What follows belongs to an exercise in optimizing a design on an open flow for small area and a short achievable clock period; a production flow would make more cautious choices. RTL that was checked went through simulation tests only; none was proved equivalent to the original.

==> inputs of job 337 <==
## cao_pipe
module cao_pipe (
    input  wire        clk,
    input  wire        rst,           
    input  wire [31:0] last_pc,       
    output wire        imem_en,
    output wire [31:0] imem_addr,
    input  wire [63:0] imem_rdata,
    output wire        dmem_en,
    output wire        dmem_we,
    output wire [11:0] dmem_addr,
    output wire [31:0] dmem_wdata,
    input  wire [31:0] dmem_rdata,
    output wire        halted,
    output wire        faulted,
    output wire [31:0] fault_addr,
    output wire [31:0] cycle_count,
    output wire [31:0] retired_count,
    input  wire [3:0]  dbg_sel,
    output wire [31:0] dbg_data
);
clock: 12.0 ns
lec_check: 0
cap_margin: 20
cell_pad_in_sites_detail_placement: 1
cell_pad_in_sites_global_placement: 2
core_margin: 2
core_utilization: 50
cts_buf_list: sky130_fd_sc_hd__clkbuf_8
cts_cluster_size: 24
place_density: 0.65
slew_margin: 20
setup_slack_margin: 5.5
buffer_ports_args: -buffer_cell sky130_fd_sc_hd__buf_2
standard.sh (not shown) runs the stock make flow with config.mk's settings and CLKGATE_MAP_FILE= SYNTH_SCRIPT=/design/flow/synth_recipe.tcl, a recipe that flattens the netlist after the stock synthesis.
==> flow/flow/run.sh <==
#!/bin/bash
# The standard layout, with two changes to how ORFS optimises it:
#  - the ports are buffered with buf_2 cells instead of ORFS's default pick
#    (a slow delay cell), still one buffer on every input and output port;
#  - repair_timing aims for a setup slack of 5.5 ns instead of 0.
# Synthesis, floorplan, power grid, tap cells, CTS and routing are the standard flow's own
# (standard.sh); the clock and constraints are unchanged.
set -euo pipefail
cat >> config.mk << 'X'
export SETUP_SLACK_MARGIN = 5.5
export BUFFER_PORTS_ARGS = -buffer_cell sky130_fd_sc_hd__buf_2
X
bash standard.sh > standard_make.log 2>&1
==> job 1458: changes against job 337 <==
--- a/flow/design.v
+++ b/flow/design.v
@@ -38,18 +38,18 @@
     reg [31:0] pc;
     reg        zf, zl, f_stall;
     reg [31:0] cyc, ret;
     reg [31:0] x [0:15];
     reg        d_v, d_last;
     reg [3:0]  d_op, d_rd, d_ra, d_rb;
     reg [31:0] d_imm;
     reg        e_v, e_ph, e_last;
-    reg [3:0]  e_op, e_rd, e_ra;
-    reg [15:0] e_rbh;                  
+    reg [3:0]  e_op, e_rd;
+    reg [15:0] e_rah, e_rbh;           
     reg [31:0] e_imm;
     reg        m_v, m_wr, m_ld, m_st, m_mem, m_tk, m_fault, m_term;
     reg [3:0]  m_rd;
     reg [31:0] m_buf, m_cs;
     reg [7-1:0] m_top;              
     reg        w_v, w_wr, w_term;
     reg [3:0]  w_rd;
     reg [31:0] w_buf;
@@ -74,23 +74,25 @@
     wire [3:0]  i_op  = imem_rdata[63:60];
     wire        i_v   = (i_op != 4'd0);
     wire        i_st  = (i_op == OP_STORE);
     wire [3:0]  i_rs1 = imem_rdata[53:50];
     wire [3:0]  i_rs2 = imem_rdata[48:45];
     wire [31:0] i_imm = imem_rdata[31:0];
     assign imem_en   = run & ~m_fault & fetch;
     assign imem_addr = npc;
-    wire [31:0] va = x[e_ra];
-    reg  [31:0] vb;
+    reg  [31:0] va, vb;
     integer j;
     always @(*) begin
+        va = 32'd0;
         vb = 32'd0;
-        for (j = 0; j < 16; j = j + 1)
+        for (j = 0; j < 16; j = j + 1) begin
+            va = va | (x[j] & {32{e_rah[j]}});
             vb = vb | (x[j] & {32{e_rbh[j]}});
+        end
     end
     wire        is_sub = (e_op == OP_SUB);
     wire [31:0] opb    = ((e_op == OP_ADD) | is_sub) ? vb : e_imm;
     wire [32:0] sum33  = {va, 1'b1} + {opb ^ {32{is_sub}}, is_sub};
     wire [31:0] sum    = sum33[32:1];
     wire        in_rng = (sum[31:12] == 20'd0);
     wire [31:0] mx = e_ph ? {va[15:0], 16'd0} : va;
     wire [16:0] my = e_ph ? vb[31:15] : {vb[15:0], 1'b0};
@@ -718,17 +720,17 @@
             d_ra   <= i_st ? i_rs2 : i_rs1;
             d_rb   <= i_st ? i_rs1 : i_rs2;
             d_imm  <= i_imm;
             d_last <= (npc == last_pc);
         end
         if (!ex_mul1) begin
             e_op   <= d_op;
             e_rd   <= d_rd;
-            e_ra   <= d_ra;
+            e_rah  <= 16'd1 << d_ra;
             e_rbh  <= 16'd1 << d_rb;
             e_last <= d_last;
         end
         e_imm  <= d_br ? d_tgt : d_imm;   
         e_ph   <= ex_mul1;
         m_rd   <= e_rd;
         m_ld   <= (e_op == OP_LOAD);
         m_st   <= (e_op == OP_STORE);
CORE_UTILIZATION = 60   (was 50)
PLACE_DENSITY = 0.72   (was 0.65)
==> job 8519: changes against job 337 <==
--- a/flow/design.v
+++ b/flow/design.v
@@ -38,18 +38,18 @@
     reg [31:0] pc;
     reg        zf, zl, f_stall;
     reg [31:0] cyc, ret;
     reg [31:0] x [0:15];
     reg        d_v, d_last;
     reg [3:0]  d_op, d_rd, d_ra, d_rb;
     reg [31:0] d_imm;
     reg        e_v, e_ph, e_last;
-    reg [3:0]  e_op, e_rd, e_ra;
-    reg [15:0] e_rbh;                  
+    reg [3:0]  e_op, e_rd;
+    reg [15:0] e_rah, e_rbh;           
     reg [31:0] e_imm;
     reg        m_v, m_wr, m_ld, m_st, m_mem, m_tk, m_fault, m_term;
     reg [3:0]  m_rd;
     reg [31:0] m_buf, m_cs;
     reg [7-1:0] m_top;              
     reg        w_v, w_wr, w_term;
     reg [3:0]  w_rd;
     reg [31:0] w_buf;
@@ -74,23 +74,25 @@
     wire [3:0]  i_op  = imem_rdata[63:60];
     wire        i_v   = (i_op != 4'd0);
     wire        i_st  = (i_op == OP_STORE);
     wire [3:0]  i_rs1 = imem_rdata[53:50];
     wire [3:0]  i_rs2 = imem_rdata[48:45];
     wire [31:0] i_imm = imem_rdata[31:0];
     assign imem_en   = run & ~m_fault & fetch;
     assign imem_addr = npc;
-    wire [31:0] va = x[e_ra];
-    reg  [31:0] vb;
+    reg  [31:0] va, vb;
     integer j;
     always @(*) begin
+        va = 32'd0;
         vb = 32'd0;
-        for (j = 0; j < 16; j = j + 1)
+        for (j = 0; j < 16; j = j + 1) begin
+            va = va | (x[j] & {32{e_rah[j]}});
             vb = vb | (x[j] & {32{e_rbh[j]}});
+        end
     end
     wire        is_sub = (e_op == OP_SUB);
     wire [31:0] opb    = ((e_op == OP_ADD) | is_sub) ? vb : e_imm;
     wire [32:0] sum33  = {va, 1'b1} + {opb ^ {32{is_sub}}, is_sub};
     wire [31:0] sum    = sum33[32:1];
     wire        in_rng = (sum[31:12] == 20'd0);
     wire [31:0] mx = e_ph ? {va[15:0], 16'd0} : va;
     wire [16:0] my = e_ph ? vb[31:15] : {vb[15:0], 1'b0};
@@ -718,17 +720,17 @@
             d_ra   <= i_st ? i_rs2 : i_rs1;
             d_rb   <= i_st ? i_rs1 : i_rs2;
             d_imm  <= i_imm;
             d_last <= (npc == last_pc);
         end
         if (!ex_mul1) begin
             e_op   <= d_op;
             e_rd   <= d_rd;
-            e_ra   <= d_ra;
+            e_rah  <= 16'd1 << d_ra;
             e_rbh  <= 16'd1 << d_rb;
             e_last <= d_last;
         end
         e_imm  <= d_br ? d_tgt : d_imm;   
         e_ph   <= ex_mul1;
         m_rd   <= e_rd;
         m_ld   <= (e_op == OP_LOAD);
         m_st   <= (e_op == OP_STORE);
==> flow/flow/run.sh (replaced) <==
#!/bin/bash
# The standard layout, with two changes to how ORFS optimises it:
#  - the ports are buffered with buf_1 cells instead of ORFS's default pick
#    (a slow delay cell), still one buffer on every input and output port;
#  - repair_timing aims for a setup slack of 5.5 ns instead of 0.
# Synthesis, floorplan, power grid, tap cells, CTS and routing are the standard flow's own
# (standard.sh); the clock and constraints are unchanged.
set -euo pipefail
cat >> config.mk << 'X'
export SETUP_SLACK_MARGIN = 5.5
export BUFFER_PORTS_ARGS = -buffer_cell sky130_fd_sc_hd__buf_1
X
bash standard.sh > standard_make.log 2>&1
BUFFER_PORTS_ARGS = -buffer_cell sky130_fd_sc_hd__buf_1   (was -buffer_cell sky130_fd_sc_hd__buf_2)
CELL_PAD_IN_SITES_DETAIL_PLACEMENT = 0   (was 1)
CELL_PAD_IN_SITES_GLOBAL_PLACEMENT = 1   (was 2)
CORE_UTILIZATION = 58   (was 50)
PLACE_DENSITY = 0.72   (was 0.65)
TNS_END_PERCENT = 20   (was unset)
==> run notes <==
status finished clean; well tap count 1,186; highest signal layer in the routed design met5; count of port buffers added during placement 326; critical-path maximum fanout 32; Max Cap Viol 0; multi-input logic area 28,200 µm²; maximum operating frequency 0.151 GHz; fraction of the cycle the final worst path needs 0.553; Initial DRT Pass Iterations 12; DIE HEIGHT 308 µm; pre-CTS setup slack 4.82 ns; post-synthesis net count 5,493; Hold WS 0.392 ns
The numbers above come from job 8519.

********************

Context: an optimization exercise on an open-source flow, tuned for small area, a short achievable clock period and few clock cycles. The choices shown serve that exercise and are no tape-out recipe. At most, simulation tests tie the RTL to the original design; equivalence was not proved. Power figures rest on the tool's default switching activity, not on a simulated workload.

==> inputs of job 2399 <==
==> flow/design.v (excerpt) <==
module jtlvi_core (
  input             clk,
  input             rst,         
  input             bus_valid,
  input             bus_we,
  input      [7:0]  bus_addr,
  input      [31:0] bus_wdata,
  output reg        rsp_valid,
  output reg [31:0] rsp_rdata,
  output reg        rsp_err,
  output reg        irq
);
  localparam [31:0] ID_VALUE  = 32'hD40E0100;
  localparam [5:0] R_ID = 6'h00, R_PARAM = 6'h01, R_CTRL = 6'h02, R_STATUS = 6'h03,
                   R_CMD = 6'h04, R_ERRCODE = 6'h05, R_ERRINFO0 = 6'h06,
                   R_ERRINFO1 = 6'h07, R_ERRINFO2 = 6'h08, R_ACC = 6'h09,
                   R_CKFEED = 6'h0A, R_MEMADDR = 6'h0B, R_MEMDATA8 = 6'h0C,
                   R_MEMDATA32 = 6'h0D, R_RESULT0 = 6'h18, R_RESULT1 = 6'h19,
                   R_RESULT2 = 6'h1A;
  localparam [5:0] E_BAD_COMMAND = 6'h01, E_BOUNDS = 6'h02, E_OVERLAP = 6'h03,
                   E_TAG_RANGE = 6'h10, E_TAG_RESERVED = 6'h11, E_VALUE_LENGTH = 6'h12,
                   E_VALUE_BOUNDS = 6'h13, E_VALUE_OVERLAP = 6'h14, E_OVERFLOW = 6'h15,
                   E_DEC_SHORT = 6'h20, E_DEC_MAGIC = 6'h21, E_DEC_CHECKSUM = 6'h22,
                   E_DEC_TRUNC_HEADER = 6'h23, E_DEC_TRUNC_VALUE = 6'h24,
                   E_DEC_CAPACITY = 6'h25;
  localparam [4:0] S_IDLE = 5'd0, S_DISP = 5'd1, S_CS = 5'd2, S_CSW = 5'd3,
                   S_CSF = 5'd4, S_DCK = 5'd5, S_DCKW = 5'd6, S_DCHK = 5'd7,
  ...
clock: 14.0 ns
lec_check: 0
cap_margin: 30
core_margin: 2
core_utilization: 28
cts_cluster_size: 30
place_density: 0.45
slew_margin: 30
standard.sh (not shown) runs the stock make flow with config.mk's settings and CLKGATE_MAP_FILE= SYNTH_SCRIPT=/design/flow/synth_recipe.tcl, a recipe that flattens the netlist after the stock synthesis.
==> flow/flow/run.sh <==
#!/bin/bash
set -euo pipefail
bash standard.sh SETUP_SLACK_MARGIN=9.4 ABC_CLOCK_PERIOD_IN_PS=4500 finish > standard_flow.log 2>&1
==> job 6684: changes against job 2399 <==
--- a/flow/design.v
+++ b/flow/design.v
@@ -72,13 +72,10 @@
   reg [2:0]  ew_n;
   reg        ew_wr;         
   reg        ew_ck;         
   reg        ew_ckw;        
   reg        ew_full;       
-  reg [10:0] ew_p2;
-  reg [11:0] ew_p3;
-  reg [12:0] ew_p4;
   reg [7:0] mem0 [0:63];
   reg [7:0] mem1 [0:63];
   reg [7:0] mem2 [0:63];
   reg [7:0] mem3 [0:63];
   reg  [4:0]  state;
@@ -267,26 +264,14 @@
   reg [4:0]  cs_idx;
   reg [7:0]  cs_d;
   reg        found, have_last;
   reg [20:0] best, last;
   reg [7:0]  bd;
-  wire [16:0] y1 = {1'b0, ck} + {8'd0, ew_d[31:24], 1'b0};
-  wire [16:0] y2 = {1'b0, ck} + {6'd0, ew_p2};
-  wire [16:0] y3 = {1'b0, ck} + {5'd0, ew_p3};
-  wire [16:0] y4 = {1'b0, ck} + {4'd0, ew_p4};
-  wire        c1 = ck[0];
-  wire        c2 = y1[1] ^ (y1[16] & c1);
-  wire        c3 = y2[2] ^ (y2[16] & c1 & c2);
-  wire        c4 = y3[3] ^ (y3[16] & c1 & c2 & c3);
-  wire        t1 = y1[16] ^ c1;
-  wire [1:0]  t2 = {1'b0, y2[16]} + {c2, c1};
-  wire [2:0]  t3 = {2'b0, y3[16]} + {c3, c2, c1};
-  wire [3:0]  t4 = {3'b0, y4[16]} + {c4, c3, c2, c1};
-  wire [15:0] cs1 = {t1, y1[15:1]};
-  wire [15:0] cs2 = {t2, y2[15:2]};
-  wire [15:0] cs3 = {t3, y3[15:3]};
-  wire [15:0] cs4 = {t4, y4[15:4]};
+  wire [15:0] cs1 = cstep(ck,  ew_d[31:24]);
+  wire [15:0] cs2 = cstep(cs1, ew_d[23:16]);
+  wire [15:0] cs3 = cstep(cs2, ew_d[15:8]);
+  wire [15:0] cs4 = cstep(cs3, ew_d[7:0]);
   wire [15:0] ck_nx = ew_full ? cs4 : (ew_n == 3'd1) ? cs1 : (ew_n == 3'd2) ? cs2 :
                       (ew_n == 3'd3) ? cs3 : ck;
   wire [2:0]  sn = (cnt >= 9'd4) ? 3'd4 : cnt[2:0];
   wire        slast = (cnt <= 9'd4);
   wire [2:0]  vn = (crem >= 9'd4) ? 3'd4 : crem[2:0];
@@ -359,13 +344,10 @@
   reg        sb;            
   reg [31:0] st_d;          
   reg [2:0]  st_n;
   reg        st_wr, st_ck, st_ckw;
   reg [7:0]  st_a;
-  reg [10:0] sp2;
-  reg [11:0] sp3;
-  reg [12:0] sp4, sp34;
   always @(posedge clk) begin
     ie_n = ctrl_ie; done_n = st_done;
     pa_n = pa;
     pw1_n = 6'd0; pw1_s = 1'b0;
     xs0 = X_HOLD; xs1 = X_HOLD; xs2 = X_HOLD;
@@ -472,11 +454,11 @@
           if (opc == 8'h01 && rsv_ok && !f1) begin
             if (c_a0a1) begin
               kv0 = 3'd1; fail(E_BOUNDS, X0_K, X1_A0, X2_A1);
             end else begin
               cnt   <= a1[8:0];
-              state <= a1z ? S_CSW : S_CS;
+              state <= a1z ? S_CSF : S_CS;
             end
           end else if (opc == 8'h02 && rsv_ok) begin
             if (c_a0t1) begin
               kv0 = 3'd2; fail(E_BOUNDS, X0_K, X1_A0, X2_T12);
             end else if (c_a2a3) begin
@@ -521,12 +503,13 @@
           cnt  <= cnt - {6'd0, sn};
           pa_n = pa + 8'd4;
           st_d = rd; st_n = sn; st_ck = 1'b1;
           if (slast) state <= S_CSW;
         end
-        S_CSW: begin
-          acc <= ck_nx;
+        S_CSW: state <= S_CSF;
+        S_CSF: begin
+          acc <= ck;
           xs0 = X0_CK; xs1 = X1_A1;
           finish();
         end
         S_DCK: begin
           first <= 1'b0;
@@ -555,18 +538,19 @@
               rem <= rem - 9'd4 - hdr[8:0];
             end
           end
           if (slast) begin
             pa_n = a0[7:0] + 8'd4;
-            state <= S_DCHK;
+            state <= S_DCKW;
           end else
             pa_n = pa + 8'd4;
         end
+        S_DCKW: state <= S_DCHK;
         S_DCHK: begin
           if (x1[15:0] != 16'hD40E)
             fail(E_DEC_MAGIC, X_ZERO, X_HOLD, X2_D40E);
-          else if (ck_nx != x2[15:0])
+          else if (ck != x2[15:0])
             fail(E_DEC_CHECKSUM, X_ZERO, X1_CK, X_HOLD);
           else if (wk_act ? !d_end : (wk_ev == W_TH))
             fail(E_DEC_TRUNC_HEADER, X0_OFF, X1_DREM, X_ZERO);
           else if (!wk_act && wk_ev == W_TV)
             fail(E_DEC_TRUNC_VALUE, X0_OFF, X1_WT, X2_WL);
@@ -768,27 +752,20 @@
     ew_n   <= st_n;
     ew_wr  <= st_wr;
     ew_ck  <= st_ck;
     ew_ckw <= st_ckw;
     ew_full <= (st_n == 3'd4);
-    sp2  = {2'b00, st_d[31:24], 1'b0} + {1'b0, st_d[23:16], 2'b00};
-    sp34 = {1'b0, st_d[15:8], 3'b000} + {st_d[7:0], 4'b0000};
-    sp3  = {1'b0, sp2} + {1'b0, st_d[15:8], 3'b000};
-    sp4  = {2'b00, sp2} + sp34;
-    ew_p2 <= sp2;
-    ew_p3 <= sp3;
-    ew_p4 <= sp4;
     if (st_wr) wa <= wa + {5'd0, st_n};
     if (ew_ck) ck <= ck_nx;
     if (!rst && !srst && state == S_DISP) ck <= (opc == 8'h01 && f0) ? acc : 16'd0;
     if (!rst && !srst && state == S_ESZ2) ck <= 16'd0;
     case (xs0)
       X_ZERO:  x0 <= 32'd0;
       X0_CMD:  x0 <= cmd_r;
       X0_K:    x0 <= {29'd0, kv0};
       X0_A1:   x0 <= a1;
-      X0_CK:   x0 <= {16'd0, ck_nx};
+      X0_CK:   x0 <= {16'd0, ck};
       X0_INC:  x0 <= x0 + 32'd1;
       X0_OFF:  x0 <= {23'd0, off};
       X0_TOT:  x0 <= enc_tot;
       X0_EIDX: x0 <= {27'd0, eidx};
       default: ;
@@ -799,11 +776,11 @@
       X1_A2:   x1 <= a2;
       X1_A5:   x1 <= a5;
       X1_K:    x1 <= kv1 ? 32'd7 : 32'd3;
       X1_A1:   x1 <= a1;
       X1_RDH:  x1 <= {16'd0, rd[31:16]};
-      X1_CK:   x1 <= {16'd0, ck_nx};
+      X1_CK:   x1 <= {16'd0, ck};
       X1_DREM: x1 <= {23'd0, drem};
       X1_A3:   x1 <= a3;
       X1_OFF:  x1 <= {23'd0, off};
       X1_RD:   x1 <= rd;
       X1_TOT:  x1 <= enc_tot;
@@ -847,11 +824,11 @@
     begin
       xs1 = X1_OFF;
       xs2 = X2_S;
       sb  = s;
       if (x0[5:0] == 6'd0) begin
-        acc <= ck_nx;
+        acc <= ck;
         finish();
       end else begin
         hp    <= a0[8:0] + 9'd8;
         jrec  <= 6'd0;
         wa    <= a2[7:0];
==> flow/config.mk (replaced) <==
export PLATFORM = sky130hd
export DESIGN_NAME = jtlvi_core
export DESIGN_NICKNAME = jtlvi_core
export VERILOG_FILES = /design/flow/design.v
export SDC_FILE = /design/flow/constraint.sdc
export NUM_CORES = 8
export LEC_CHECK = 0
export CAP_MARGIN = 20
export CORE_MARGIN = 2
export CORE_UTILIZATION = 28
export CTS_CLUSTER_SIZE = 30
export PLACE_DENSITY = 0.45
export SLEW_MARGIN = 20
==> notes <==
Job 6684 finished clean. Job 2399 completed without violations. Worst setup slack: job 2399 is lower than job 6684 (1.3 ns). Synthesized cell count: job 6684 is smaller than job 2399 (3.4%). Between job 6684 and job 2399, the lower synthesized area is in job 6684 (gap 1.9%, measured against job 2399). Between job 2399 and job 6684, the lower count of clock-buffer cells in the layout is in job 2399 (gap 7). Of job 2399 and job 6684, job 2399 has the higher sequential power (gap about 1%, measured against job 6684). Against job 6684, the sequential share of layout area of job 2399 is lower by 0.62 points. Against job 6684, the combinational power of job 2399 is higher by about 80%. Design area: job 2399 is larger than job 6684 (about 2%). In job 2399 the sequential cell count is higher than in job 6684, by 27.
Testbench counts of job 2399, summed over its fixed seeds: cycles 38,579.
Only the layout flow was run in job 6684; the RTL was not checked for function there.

********************

▶ **PROBLEM TO SOLVE**: Within the material above, extract exactly the lines that start at the line containing "reg [10:0] ew_p2;" and stop after the line containing "always @(posedge clk) begin", and only those.

▶ **YOUR SOLUTION**:
-  reg [10:0] ew_p2;
-  reg [11:0] ew_p3;
-  reg [12:0] ew_p4;
   reg [7:0] mem0 [0:63];
   reg [7:0] mem1 [0:63];
   reg [7:0] mem2 [0:63];
   reg [7:0] mem3 [0:63];
   reg  [4:0]  state;
@@ -267,26 +264,14 @@
   reg [4:0]  cs_idx;
   reg [7:0]  cs_d;
   reg        found, have_last;
   reg [20:0] best, last;
   reg [7:0]  bd;
-  wire [16:0] y1 = {1'b0, ck} + {8'd0, ew_d[31:24], 1'b0};
-  wire [16:0] y2 = {1'b0, ck} + {6'd0, ew_p2};
-  wire [16:0] y3 = {1'b0, ck} + {5'd0, ew_p3};
-  wire [16:0] y4 = {1'b0, ck} + {4'd0, ew_p4};
-  wire        c1 = ck[0];
-  wire        c2 = y1[1] ^ (y1[16] & c1);
-  wire        c3 = y2[2] ^ (y2[16] & c1 & c2);
-  wire        c4 = y3[3] ^ (y3[16] & c1 & c2 & c3);
-  wire        t1 = y1[16] ^ c1;
-  wire [1:0]  t2 = {1'b0, y2[16]} + {c2, c1};
-  wire [2:0]  t3 = {2'b0, y3[16]} + {c3, c2, c1};
-  wire [3:0]  t4 = {3'b0, y4[16]} + {c4, c3, c2, c1};
-  wire [15:0] cs1 = {t1, y1[15:1]};
-  wire [15:0] cs2 = {t2, y2[15:2]};
-  wire [15:0] cs3 = {t3, y3[15:3]};
-  wire [15:0] cs4 = {t4, y4[15:4]};
+  wire [15:0] cs1 = cstep(ck,  ew_d[31:24]);
+  wire [15:0] cs2 = cstep(cs1, ew_d[23:16]);
+  wire [15:0] cs3 = cstep(cs2, ew_d[15:8]);
+  wire [15:0] cs4 = cstep(cs3, ew_d[7:0]);
   wire [15:0] ck_nx = ew_full ? cs4 : (ew_n == 3'd1) ? cs1 : (ew_n == 3'd2) ? cs2 :
                       (ew_n == 3'd3) ? cs3 : ck;
   wire [2:0]  sn = (cnt >= 9'd4) ? 3'd4 : cnt[2:0];
   wire        slast = (cnt <= 9'd4);
   wire [2:0]  vn = (crem >= 9'd4) ? 3'd4 : crem[2:0];
@@ -359,13 +344,10 @@
   reg        sb;            
   reg [31:0] st_d;          
   reg [2:0]  st_n;
   reg        st_wr, st_ck, st_ckw;
   reg [7:0]  st_a;
-  reg [10:0] sp2;
-  reg [11:0] sp3;
-  reg [12:0] sp4, sp34;
   always @(posedge clk) begin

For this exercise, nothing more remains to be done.